Software and Data SetsFor much of my career, I've needed to develop new ways of annotating language corpora and searching the annotations. I release software and data openly wherever possible. This page provides links to some of the more popular software and data sets that were the result.
AMI Meeting Corpus
The AMI Meeting Corpus contains 100 hours of multimodal meeting recordings, 70% of which use a standardized design team role-play to obtain uniform data, with the rest naturally occurring meetings. The role play data is annotated for a very wide range of verbal and non-verbal behaviours. The corpus was released under a Creative Commons ShareAlike License in June 2006. It is aimed at a wide audience from speech and video processing to organizational psychologists and linguists. There is an auxiliary data set, the AMIDA Meeting Corpus, that contains a smaller amount of data that is similar, but where one person is collaborating with a face-to-face group from a remote location. The projects that produced them are described on the AMI Project website. As well as numerous individual projects, the new European "network of excellence" in social signal processing plans to use it for some of their work.

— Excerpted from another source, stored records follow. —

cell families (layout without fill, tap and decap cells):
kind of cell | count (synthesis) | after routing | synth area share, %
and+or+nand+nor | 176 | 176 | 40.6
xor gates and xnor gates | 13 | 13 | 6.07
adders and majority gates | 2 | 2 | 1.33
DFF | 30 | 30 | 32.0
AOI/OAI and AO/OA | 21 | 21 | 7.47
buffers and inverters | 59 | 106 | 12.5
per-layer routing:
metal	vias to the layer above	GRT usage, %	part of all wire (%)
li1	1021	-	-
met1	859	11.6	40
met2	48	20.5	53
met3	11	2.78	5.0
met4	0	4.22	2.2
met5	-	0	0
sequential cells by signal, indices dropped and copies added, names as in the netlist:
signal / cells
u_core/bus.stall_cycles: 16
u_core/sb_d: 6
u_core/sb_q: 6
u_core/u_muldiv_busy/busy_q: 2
$ cat config.mk
export PLATFORM = sky130hd
export DESIGN_NAME = alu_seq_ctrl
export DESIGN_NICKNAME = d
export VERILOG_FILES = /design/src/rtl/alu_seq_ctrl.sv
export SDC_FILE = /design/constraint.sdc
export NUM_CORES = 1
export LEC_CHECK = 0
export CORE_ASPECT_RATIO = 0.6
export CORE_UTILIZATION = 41
export CTS_CLUSTER_SIZE = 30
export DETAILED_ROUTE_END_ITERATION = 12
export PLACE_DENSITY = 0.8
export REMOVE_ABC_BUFFERS = 1
export SLEW_MARGIN = 5
export SYNTH_ARGS = -nofsm -noshare
export SYNTH_HDL_FRONTEND = slang
export SYNTH_SLANG_ARGS = --single-unit
$ cat constraint.sdc
create_clock -name clk -period 1.8 [get_ports clk]
set_input_delay 0.45 -clock clk [delete_from_list [all_inputs] [get_ports clk]]
set_output_delay 0.45 -clock clk [all_outputs]
set_load 0.05 [all_outputs]
$ cat src/rtl/alu_seq_ctrl.sv
// Initiator-side sequencer for a 12-bit combinational ALU: accepts load/op commands,
// repeats an op cmd_count+1 times with accumulator feedback. Optional checker: ALU_SEQ_CTRL_CHECK_EN.
module alu_seq_ctrl #(
  parameter int WIDTH = 12,
  parameter int CNT_W = 4
) (
  input  logic             clk,
  input  logic             reset,
  input  logic             cmd_valid,
  output logic             cmd_ready,
  input  logic             cmd_load,
  input  logic [2:0]       cmd_fun,
  input  logic [WIDTH-1:0] cmd_operand,
  input  logic [CNT_W-1:0] cmd_count,
  output logic [WIDTH-1:0] alu_a,
  output logic [WIDTH-1:0] alu_b,
  output logic [2:0]       alu_fun,
  input  logic [WIDTH-1:0] alu_y,
  output logic [WIDTH-1:0] acc,
  output logic             zero,
  output logic             busy,
  output logic             done,
  output logic             err
);

  typedef enum logic [1:0] {IDLE, DRIVE, CAPTURE, DONE} state_t;

  state_t           state, state_nxt;
  logic [CNT_W-1:0] rem;
  logic             take;

  assign take  = cmd_valid & cmd_ready;
  assign alu_a = acc;
  assign zero  = (acc == '0);

  always_ff @(posedge clk) begin
    if (reset) state <= IDLE;
    else       state <= state_nxt;
  end

  always_comb begin
    state_nxt = state;
    case (state)
      IDLE:    if (take) state_nxt = cmd_load ? DONE : DRIVE;
      DRIVE:   state_nxt = CAPTURE;
      CAPTURE: state_nxt = (rem == '0) ? DONE : DRIVE;
      DONE:    state_nxt = IDLE;
      default: state_nxt = IDLE;
    endcase
  end

  always_comb begin
    cmd_ready = (state == IDLE) & ~reset;
    busy      = (state != IDLE);
    done      = (state == DONE);
  end

  // Datapath: acc only ever takes the load value or alu_y verbatim.
  always_ff @(posedge clk) begin
    if (reset) begin
      acc     <= '0;
      alu_b   <= '0;
      alu_fun <= '0;
      rem     <= '0;
    end else begin
      case (state)
        IDLE: if (take) begin
          if (cmd_load) acc <= cmd_operand;
          else begin
            alu_b   <= cmd_operand;
            alu_fun <= cmd_fun;
            rem     <= cmd_count;
          end
        end
        CAPTURE: begin
          acc <= alu_y;
          if (rem != '0) rem <= rem - 1'b1;
        end
        default: ;
      endcase
    end
  end

`ifdef ALU_SEQ_CTRL_CHECK_EN
  logic [WIDTH-1:0] expect_y;

  always_comb begin
    expect_y = '0;
    case (alu_fun)
      3'd0: expect_y = acc & alu_b;
      3'd1: expect_y = acc | alu_b;
      3'd2: expect_y = acc + alu_b;
      3'd3: expect_y = '0;
      3'd4: expect_y = acc & ~alu_b;
      3'd5: expect_y = acc | ~alu_b;
      3'd6: expect_y = acc - alu_b;
      3'd7: expect_y = (acc < alu_b) ? '1 : '0;
      default: expect_y = '0;
    endcase
  end

  // Sticky until reset; the result is still captured even when it disagrees.
  always_ff @(posedge clk) begin
    if (reset)                                       err <= 1'b0;
    else if (state == CAPTURE && alu_y != expect_y)  err <= 1'b1;
  end
`else
  assign err = 1'b0;
`endif

endmodule

==> run metrics, run 1 <==
status finished with violations; failing checks DRC; gr usage total 0.225; total power 2.35 mW; clk slew on worst S/H paths around 0.070 ns; Setup CP Type reg2out; Tmin final 1.75 ns; CP Data Arrival Time about 1.3 ns; Syn Std Cell Area between 1500 and 2000 sq um; leakage power 1.02 nW; drt initial violations 66; diode count 0; area delta synth->final 51.0%; Clock Skew 0.00877 ns; placed cells roughly 310; die extent in x roughly 84 um; Multi-input gate area between 800 and 900 sq um; PD cells 936 nW/um^2; Avg WL per Cell 14.1 um; Placement Cell Area 2380 sq um; via count between 1,500 and 2,000; R2R Setup Slk 0.23 ns; DPL Wire Length 3430 um; worst-path maximum fanout 4; CTS root buffer clkbuf_8; number of max-cap violations 0; Core Area 3760 sq um; clk buf depth 2; Yosys reg bits 33; Chip Height between 50 and 60 um; Vias/cell 5.05; min-delay worst type reg2reg; post-synthesis sequential area ratio 0.397; fin crit share 0.972; Pre-antenna DRT Iters 9; Ports 79; Routed Antenna Nets 0; Max VDD drop ~0.00046 V; Std-Cell Rows 17; most frequent cells in the layout 55 x buf_4, 46 x nand2_1, 33 x clkdlybuf4s50_1, 32 x dfxtp_1, 17 x nor2_1; Post-route DRC 14; Final setup viols 0; layout cells sized above 1 0.375; number of flops mapped to enable cells by yosys 0; final WL 4560 um; Skew-Pair Late Insertion Delay 0.29 ns; setup bufs post-CTS 0; Main synth FF type dfxtp_1; Inserted Clock Buffers 5; Layout Cells excl Fill 322; # hold bufs at CTS 0; CTS tree yes; fin nets between 300 and 400; Worst EP required 1.35 ns; Max Slew Vio Count 0; async set-reset flop share out of synthesis 0; pin count of the biggest net entering global routing 20; max frequency 572 MHz; antenna violations before repair 0; Buffers on Ports 77; # clock sinks 33; crit end category output port; global-route wire length before repair a little over 7000 um; Gate Count Post-Synth 199; Synth cell types 36; Initial Util 0.442; Synth Area per Inst about 8.4 sq um; Yosys warnings 0; die area ~4300 sq um; vias in the first global route 1,431; Sequential Area 662 sq um; commonest non-fill, non-tap cell in the layout buf_4; design area 2510 sq um; Hold Fails Final Rpt 0; H-Tree Depth 2; GP Congestion approximately 0.89; Fillers 337; crit path launch type register; Overflow after GRT 0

Switchboard Corpus in NXT Format
As part of supporting a set of projects at Edinburgh that were all using the Switchboard Corpus, we've pulled together as many Switchboard annotations as we could find and put them into NXT format, as well as authoring a few of our own. The Linguistic Data Consortium is distributing them under a Creative Commons Share-Alike license, which means that anyone who has them is free to distribute them under the same terms. Local Informatics users can find them at /group/corpora/public/switchboard/nxt/.There is a website describing the annotations and how to use them, with contact details for anyone with questions. There is also a recent (2010) journal paper about the data release. Please get in touch if you have other annotations you want to contribute, especially if they arise under the "Share-Alike" license condition. Where possible, we intend to add them to the current data set so that everything can be distributed together.
The NITE XML Toolkit
The NITE XML Toolkit is open source software that supports the development and analysis of multimodal language corpora. Using a data model that allows annotations to relate structurally and temporally, it provides library functions (in Java) for data handling, query (using a language designed to match the data model), and interface components. It comes with a number of configurable end user interfaces for common tasks like dialogue act and named entity annotation. Although many of its features relate to signals, some people use it on text corpora to support unusual annotations or several kinds of annotation at once.
HCRC Map Task Corpus
The HCRC Map Task Corpus is quite old now, but people still find it useful because it's one of the few dialogue corpora to have a wide range of annotations all available in one place. The website includes an NXT format release of all of the existing annotations and the audio, which was previously available only on CD. It's impossible to get a full sense of its users - they're mostly engaged in research and teaching linguistics, but I've even seen it used as a resource for teaching English as a foreign language.